Goal of the exercise> Give back, character for character, the line that includes "outputs one size" and all lines beneath it in the data.

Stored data
___

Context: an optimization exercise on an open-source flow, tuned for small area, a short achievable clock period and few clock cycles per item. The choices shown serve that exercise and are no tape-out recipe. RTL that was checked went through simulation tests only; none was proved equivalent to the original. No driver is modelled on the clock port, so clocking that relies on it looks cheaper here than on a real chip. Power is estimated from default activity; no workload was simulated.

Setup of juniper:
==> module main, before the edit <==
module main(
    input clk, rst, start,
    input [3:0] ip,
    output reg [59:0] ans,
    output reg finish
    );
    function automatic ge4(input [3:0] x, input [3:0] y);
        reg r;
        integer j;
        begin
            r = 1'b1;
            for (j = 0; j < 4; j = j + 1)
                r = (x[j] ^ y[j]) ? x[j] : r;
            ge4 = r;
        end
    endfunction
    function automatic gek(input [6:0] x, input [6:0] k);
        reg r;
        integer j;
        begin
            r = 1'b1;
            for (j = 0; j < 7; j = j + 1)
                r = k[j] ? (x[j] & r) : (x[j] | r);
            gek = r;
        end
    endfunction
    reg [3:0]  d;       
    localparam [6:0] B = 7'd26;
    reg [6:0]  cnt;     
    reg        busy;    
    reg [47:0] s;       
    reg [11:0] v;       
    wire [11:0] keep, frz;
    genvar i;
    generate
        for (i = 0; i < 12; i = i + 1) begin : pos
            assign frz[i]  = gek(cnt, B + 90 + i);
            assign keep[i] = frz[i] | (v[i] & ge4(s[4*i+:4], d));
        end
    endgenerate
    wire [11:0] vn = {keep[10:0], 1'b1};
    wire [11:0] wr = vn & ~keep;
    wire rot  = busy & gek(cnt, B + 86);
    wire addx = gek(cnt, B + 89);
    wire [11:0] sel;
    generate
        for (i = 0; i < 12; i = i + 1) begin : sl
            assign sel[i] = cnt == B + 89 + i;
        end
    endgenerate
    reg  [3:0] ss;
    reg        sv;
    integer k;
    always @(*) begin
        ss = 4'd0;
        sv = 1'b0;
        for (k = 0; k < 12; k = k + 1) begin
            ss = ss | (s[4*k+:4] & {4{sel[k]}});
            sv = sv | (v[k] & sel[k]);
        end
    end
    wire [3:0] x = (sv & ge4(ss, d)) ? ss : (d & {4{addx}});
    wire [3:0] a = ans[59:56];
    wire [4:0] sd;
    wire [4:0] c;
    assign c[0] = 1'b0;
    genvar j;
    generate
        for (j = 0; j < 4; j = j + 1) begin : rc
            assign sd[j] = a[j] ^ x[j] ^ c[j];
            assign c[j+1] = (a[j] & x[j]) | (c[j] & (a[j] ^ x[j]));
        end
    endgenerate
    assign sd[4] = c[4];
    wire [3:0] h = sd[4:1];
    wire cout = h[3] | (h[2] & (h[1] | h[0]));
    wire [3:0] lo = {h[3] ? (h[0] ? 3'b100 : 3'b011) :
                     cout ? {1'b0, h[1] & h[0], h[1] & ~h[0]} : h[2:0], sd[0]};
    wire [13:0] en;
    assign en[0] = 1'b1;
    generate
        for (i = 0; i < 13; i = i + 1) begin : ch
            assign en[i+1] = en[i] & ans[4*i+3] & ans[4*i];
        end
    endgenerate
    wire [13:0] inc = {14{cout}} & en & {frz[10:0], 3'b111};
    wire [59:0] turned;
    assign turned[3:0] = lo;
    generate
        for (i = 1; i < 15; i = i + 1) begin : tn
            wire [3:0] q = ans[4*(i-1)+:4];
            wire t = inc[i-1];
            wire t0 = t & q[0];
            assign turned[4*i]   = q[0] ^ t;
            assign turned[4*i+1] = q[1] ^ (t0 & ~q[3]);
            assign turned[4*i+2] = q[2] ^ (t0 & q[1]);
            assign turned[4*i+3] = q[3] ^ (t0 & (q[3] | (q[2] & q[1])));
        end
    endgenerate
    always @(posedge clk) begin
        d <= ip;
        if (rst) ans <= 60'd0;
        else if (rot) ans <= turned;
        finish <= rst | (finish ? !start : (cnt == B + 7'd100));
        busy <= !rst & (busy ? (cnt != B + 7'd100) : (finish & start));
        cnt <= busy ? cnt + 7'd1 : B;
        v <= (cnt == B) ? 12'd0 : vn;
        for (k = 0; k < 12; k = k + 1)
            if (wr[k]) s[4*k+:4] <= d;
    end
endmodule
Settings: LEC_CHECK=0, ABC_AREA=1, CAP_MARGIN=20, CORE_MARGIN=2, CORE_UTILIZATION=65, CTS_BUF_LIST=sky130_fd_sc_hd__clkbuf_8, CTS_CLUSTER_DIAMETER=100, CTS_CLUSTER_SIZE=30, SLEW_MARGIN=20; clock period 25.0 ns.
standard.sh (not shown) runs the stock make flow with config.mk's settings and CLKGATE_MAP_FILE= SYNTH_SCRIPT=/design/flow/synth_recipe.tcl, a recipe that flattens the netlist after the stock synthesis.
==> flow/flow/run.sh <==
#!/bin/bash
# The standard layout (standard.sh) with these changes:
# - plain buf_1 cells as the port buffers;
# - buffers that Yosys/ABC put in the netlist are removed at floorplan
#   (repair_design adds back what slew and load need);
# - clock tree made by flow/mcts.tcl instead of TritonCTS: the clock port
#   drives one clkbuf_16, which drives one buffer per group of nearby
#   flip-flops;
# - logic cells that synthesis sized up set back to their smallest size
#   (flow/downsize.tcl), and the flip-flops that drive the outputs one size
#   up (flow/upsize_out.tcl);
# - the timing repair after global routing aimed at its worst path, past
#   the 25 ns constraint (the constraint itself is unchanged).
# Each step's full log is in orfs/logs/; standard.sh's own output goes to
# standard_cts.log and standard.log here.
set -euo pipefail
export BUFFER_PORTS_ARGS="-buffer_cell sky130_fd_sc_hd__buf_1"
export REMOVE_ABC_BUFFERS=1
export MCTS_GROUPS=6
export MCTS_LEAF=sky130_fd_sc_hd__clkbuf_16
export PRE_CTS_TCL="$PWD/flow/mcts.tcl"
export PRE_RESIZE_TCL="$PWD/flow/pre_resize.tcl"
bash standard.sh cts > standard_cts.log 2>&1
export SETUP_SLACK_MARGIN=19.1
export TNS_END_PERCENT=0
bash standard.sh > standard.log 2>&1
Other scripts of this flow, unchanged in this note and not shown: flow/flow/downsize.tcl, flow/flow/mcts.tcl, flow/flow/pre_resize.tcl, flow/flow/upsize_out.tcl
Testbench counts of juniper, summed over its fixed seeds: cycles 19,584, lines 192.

___

Exercise answer>
#   (flow/downsize.tcl), and the flip-flops that drive the outputs one size
#   up (flow/upsize_out.tcl);
# - the timing repair after global routing aimed at its worst path, past
#   the 25 ns constraint (the constraint itself is unchanged).
# Each step's full log is in orfs/logs/; standard.sh's own output goes to
# standard_cts.log and standard.log here.
set -euo pipefail
export BUFFER_PORTS_ARGS="-buffer_cell sky130_fd_sc_hd__buf_1"
export REMOVE_ABC_BUFFERS=1
export MCTS_GROUPS=6
export MCTS_LEAF=sky130_fd_sc_hd__clkbuf_16
export PRE_CTS_TCL="$PWD/flow/mcts.tcl"
export PRE_RESIZE_TCL="$PWD/flow/pre_resize.tcl"
bash standard.sh cts > standard_cts.log 2>&1
export SETUP_SLACK_MARGIN=19.1
export TNS_END_PERCENT=0
bash standard.sh > standard.log 2>&1
Other scripts of this flow, unchanged in this note and not shown: flow/flow/downsize.tcl, flow/flow/mcts.tcl, flow/flow/pre_resize.tcl, flow/flow/upsize_out.tcl
Testbench counts of juniper, summed over its fixed seeds: cycles 19,584, lines 192.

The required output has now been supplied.